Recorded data
※ ※ ※

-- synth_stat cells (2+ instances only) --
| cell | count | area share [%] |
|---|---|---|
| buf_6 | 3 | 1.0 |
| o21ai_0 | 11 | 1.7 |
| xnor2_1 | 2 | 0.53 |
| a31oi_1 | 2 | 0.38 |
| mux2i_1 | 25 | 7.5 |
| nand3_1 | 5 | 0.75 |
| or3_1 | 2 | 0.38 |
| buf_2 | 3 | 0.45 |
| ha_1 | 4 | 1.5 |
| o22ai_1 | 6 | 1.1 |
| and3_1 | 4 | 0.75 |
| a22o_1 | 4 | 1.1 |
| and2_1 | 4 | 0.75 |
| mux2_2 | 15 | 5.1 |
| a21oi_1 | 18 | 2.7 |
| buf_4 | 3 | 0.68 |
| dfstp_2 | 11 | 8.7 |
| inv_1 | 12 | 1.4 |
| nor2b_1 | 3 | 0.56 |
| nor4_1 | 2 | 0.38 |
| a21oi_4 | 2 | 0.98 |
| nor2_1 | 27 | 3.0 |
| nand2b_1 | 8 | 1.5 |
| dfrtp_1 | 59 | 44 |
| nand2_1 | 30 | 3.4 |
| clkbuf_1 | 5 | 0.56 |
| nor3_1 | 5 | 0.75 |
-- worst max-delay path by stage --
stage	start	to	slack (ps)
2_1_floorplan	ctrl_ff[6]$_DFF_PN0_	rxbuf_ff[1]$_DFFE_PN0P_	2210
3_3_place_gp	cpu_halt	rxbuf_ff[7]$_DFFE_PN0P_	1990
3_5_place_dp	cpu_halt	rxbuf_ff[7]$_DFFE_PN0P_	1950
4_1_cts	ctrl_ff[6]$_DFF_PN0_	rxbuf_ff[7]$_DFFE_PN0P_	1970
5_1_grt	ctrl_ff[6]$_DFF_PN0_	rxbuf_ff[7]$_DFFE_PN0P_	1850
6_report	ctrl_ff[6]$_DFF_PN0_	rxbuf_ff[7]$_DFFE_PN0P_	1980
**src/hdl/ppmx_pkg.sv**
```systemverilog
package ppmx_pkg;

   // Pin positions on the 17-pin port vector
   localparam int NPINS = 17;
   localparam int PIN_STB = 0;
   localparam int PIN_D0 = 1;
   localparam int PIN_D1 = 2;
   localparam int PIN_D2 = 3;
   localparam int PIN_D3 = 4;
   localparam int PIN_D4 = 5;
   localparam int PIN_D5 = 6;
   localparam int PIN_D6 = 7;
   localparam int PIN_D7 = 8;
   localparam int PIN_ACK = 9;
   localparam int PIN_BUSY = 10;
   localparam int PIN_PE = 11;
   localparam int PIN_SLCT = 12;
   localparam int PIN_ALF = 13;
   localparam int PIN_ERR = 14;
   localparam int PIN_INIT = 15;
   localparam int PIN_SLIN = 16;

   // Pin groups
   localparam logic [16:0] MCU_OUT_PINS = 17'h1A001;
   localparam logic [16:0] MCU_DATA_PINS = 17'h001FE;
   localparam logic [16:0] STATUS_PINS = 17'h05E00;
   localparam logic [16:0] FDD_FIXED_OUT_PINS = 17'h1F800;
   localparam logic [16:0] FDD_PAIR0_PINS = 17'h00081;
   localparam logic [16:0] FDD_PAIR1_PINS = 17'h00600;
   localparam logic [16:0] PINS_RELEASED = 17'h1FFFF;
   localparam logic [16:0] PINS_ZERO = 17'h00000;

   // Device-mode field codes
   localparam logic [1:0] MODE_ONE_DRIVE = 2'h1;
   localparam logic [1:0] MODE_TWO_DRIVE = 2'h2;

   // Readbacks while the host lacks the pins
   localparam logic [7:0] CTRL_NO_CABLE = 8'h04;
   localparam logic [7:0] STAT_NO_CABLE = 8'h48;

   // Reset values
   localparam logic [7:0] BYTE_ZERO = 8'h00;
   localparam logic [6:0] FDD_IN_IDLE = 7'h7F;

   typedef enum logic [1:0] {
      OWN_MCU = 2'b00,
      OWN_FDC = 2'b01,
      OWN_HOST = 2'b10
   } ppmx_owner_t;

   typedef struct packed {
      ppmx_owner_t owner;
      logic [16:0] pin_out;
      logic [16:0] pin_oe_n;
      logic [6:0] fdd_in;
      logic [16:0] mcu_in;
      logic [7:0] data_wr;
      logic [7:0] data_rd;
      logic [7:0] ctrl_rd;
      logic [7:0] stat_rd;
   } ppmx_state_t;

endpackage

```
**src/hdl/ppmx_pin_mux.sv**
```systemverilog
// Behaviour
// Select bit 0 gives pins to microcontroller.
// Select 1, mode 01/10 gives floppy interface.
// Select 1, mode 00/11 gives host port.
// Host owner state drives pins, incl power-down.
// Floppy owner state drives pins, incl power-down.
// Microcontroller outputs driven unless power-good low.
// Software disables port DMA/IRQ without ownership.
// Non-owner host data read returns last write.
// Non-owner control read shows cable disconnected.
// Non-owner status read: busy,pe,slct 0; ack,err 1.
// Microcontroller enable bit matters only for host.
// Floppy mode hides the port from host.
// Floppy signals mapped onto fixed port pins.
// Floppy outputs are open-drain, low only.
// Mode bits choose one- or two-drive mode.
// Drive swap picks which drive uses port.
// Two-drive mode drives both select/motor pairs.
// One-drive mode leaves the other pair inactive.
// Deactivated or powered-down owner releases pins.
// Floppy pins ignore port device activation state.
// Floppy controller mode bits do not matter.
// Code 01 one-drive, code 10 two-drive.
`timescale 1ns/1ps
`default_nettype none
module ppmx_pin_mux (
   input wire logic MCLK,
   input wire logic RST,
   input wire logic HOST_ACCESS_SELECT,
   input wire logic [1:0] DEVICE_MODE,
   input wire logic FDC_ACTIVE,
   input wire logic FDC_POWER_DOWN,
   input wire logic PP_ACTIVE,
   input wire logic PP_POWER_DOWN,
   input wire logic DRIVE_SWAP,
   input wire logic VCC2_POWER_GOOD,
   input wire logic MCU_PP_ENABLE,
   input wire logic [ppmx_pkg::NPINS-1:0] MCU_PIN_OUT,
   input wire logic MCU_DATA_DRIVE,
   input wire logic [ppmx_pkg::NPINS-1:0] HOST_PIN_OUT,
   input wire logic [ppmx_pkg::NPINS-1:0] HOST_PIN_DRIVE,
   input wire logic HOST_DATA_WRITE,
   input wire logic [7:0] HOST_DATA_WDATA,
   input wire logic [7:0] HOST_DATA_LD,
   input wire logic [7:0] HOST_CTRL_LD,
   input wire logic [7:0] HOST_STAT_LD,
   input wire logic DRIVE0_SELECT_N,
   input wire logic DRIVE1_SELECT_N,
   input wire logic MOTOR0_ON_N,
   input wire logic MOTOR1_ON_N,
   input wire logic WRITE_PULSE_N,
   input wire logic WRITE_GATE_N,
   input wire logic DENSITY_SELECT,
   input wire logic HEAD_SELECT_N,
   input wire logic STEP_DIRECTION_N,
   input wire logic STEP_PULSE_N,
   input wire logic [ppmx_pkg::NPINS-1:0] PIN_IN,
   output logic [ppmx_pkg::NPINS-1:0] PIN_OUT,
   output logic [ppmx_pkg::NPINS-1:0] PIN_OE_N,
   output ppmx_pkg::ppmx_owner_t PIN_OWNER,
   output logic [7:0] HOST_DATA_RD,
   output logic [7:0] HOST_CTRL_RD,
   output logic [7:0] HOST_STAT_RD,
   output logic [ppmx_pkg::NPINS-1:0] MCU_PIN_IN,
   output logic INDEX_PULSE_N,
   output logic TRACK_ZERO_N,
   output logic WRITE_PROTECT_N,
   output logic READ_PULSE_N,
   output logic DISK_CHANGED_N,
   output logic MEDIA_ID_BIT0,
   output logic MEDIA_ID_BIT1
);
   import ppmx_pkg::*;

   ppmx_state_t s_q;
   ppmx_state_t s_d;
   logic fdd_mode;
   logic dual_drive;
   logic fdd_enable;
   logic host_enable;
   logic [16:0] mcu_drive;
   logic [16:0] fdd_out;
   logic [16:0] fdd_oe_n;

   // Mode 01 one drive, 10 two drives; floppy mode bits 7:6 are not inputs
   assign fdd_mode = HOST_ACCESS_SELECT &&
                     (DEVICE_MODE == MODE_ONE_DRIVE || DEVICE_MODE == MODE_TWO_DRIVE);
   assign dual_drive = (DEVICE_MODE == MODE_TWO_DRIVE);
   // Port device activation is deliberately not looked at here
   assign fdd_enable = FDC_ACTIVE && !FDC_POWER_DOWN;
   // Enable bit from the microcontroller only gates the host owner
   assign host_enable = PP_ACTIVE && !PP_POWER_DOWN && MCU_PP_ENABLE;
   // Status pins are inputs in SPP use; data follows direction bit
   assign mcu_drive = VCC2_POWER_GOOD ?
                      (MCU_OUT_PINS | (MCU_DATA_DRIVE ? MCU_DATA_PINS : PINS_ZERO)) : PINS_ZERO;

   ppmx_fdd_map u_fdd_map (
      .enable(fdd_enable),
      .dual_drive(dual_drive),
      .drive_swap(DRIVE_SWAP),
      .drive0_select_n(DRIVE0_SELECT_N),
      .drive1_select_n(DRIVE1_SELECT_N),
      .motor0_on_n(MOTOR0_ON_N),
      .motor1_on_n(MOTOR1_ON_N),
      .write_pulse_n(WRITE_PULSE_N),
      .write_gate_n(WRITE_GATE_N),
      .density_select(DENSITY_SELECT),
      .head_select_n(HEAD_SELECT_N),
      .step_direction_n(STEP_DIRECTION_N),
      .step_pulse_n(STEP_PULSE_N),
      .pin_out(fdd_out),
      .pin_oe_n(fdd_oe_n)
   );

   always_comb begin
      s_d = s_q;
      if (!HOST_ACCESS_SELECT) begin
         s_d.owner = OWN_MCU;
      end else if (fdd_mode) begin
         s_d.owner = OWN_FDC;
      end else begin
         s_d.owner = OWN_HOST;
      end
      case (s_d.owner)
         OWN_MCU: begin
            s_d.pin_out = MCU_PIN_OUT;
            s_d.pin_oe_n = ~mcu_drive;
         end
         OWN_FDC: begin
            s_d.pin_out = fdd_out;
            s_d.pin_oe_n = fdd_oe_n;
         end
         OWN_HOST: begin
            if (host_enable) begin
               s_d.pin_out = HOST_PIN_OUT;
               s_d.pin_oe_n = ~HOST_PIN_DRIVE;
            end else begin
               s_d.pin_out = PINS_ZERO;
               s_d.pin_oe_n = PINS_RELEASED;
            end
         end
         default: begin
            s_d.pin_out = PINS_ZERO;
            s_d.pin_oe_n = PINS_RELEASED;
         end
      endcase
      // Floppy inputs idle high when the port is not the floppy's
      if (s_d.owner == OWN_FDC) begin
         s_d.fdd_in = {PIN_IN[PIN_D7], PIN_IN[PIN_D5], PIN_IN[PIN_D4], PIN_IN[PIN_D3],
                       PIN_IN[PIN_D2], PIN_IN[PIN_D1], PIN_IN[PIN_D0]};
      end else begin
         s_d.fdd_in = FDD_IN_IDLE;
      end
      s_d.mcu_in = PIN_IN;
      // Latched under every owner so the shadow is current on hand-over
      if (HOST_DATA_WRITE) begin
         s_d.data_wr = HOST_DATA_WDATA;
      end
      if (s_d.owner == OWN_HOST) begin
         s_d.data_rd = HOST_DATA_LD;
         s_d.ctrl_rd = HOST_CTRL_LD;
         s_d.stat_rd = HOST_STAT_LD;
      end else begin
         s_d.data_rd = s_q.data_wr;
         s_d.ctrl_rd = CTRL_NO_CABLE;
         s_d.stat_rd = STAT_NO_CABLE;
      end
   end

   always_ff @(posedge MCLK or posedge RST) begin
      if (RST) begin
         s_q.owner <= OWN_MCU;
         s_q.pin_out <= PINS_ZERO;
         s_q.pin_oe_n <= PINS_RELEASED;
         s_q.fdd_in <= FDD_IN_IDLE;
         s_q.mcu_in <= PINS_ZERO;
         s_q.data_wr <= BYTE_ZERO;
         s_q.data_rd <= BYTE_ZERO;
         s_q.ctrl_rd <= CTRL_NO_CABLE;
         s_q.stat_rd <= STAT_NO_CABLE;
      end else begin
         s_q <= s_d;
      end
   end

   assign PIN_OUT = s_q.pin_out;
   assign PIN_OE_N = s_q.pin_oe_n;
   assign PIN_OWNER = s_q.owner;
   assign HOST_DATA_RD = s_q.data_rd;
   assign HOST_CTRL_RD = s_q.ctrl_rd;
   assign HOST_STAT_RD = s_q.stat_rd;
   assign MCU_PIN_IN = s_q.mcu_in;
   assign INDEX_PULSE_N = s_q.fdd_in[0];
   assign TRACK_ZERO_N = s_q.fdd_in[1];
   assign WRITE_PROTECT_N = s_q.fdd_in[2];
   assign READ_PULSE_N = s_q.fdd_in[3];
   assign DISK_CHANGED_N = s_q.fdd_in[4];
   assign MEDIA_ID_BIT0 = s_q.fdd_in[5];
   assign MEDIA_ID_BIT1 = s_q.fdd_in[6];
endmodule // ppmx_pin_mux
`default_nettype wire

```
**src/hdl/ppmx_fdd_map.sv**
```systemverilog
`timescale 1ns/1ps
`default_nettype none
module ppmx_fdd_map (
   input wire logic enable,
   input wire logic dual_drive,
   input wire logic drive_swap,
   input wire logic drive0_select_n,
   input wire logic drive1_select_n,
   input wire logic motor0_on_n,
   input wire logic motor1_on_n,
   input wire logic write_pulse_n,
   input wire logic write_gate_n,
   input wire logic density_select,
   input wire logic head_select_n,
   input wire logic step_direction_n,
   input wire logic step_pulse_n,
   output logic [ppmx_pkg::NPINS-1:0] pin_out,
   output logic [ppmx_pkg::NPINS-1:0] pin_oe_n
);
   import ppmx_pkg::*;

   logic [16:0] level;
   logic [16:0] used;

   always_comb begin
      level = PINS_RELEASED;
      level[PIN_STB] = drive0_select_n;
      level[PIN_D6] = motor0_on_n;
      level[PIN_ACK] = drive1_select_n;
      level[PIN_BUSY] = motor1_on_n;
      level[PIN_PE] = write_pulse_n;
      level[PIN_SLCT] = write_gate_n;
      level[PIN_ALF] = density_select;
      level[PIN_ERR] = head_select_n;
      level[PIN_INIT] = step_direction_n;
      level[PIN_SLIN] = step_pulse_n;
      used = FDD_FIXED_OUT_PINS;
      // Swap 0 puts drive 1 on the port, swap 1 puts drive 0 there
      if (dual_drive || drive_swap) begin
         used = used | FDD_PAIR0_PINS;
      end
      if (dual_drive || !drive_swap) begin
         used = used | FDD_PAIR1_PINS;
      end
      if (!enable) begin
         used = PINS_ZERO;
      end
      // Only ever pull low; pull-ups are external
      pin_out = PINS_ZERO;
      pin_oe_n = ~(used & ~level);
   end
endmodule // ppmx_fdd_map
`default_nettype wire

```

※ ※ ※

WHAT THE TASK REQUIRES
As the answer, set down only the lines from the data above between the one holding "buf_6 | 3 | 1.0 |" and the one holding "dfstp_2 | 11 | 8.7 |", inclusive, exactly as they read.

ANSWER TO THE EXERCISE
| buf_6 | 3 | 1.0 |
| o21ai_0 | 11 | 1.7 |
| xnor2_1 | 2 | 0.53 |
| a31oi_1 | 2 | 0.38 |
| mux2i_1 | 25 | 7.5 |
| nand3_1 | 5 | 0.75 |
| or3_1 | 2 | 0.38 |
| buf_2 | 3 | 0.45 |
| ha_1 | 4 | 1.5 |
| o22ai_1 | 6 | 1.1 |
| and3_1 | 4 | 0.75 |
| a22o_1 | 4 | 1.1 |
| and2_1 | 4 | 0.75 |
| mux2_2 | 15 | 5.1 |
| a21oi_1 | 18 | 2.7 |
| buf_4 | 3 | 0.68 |
| dfstp_2 | 11 | 8.7 |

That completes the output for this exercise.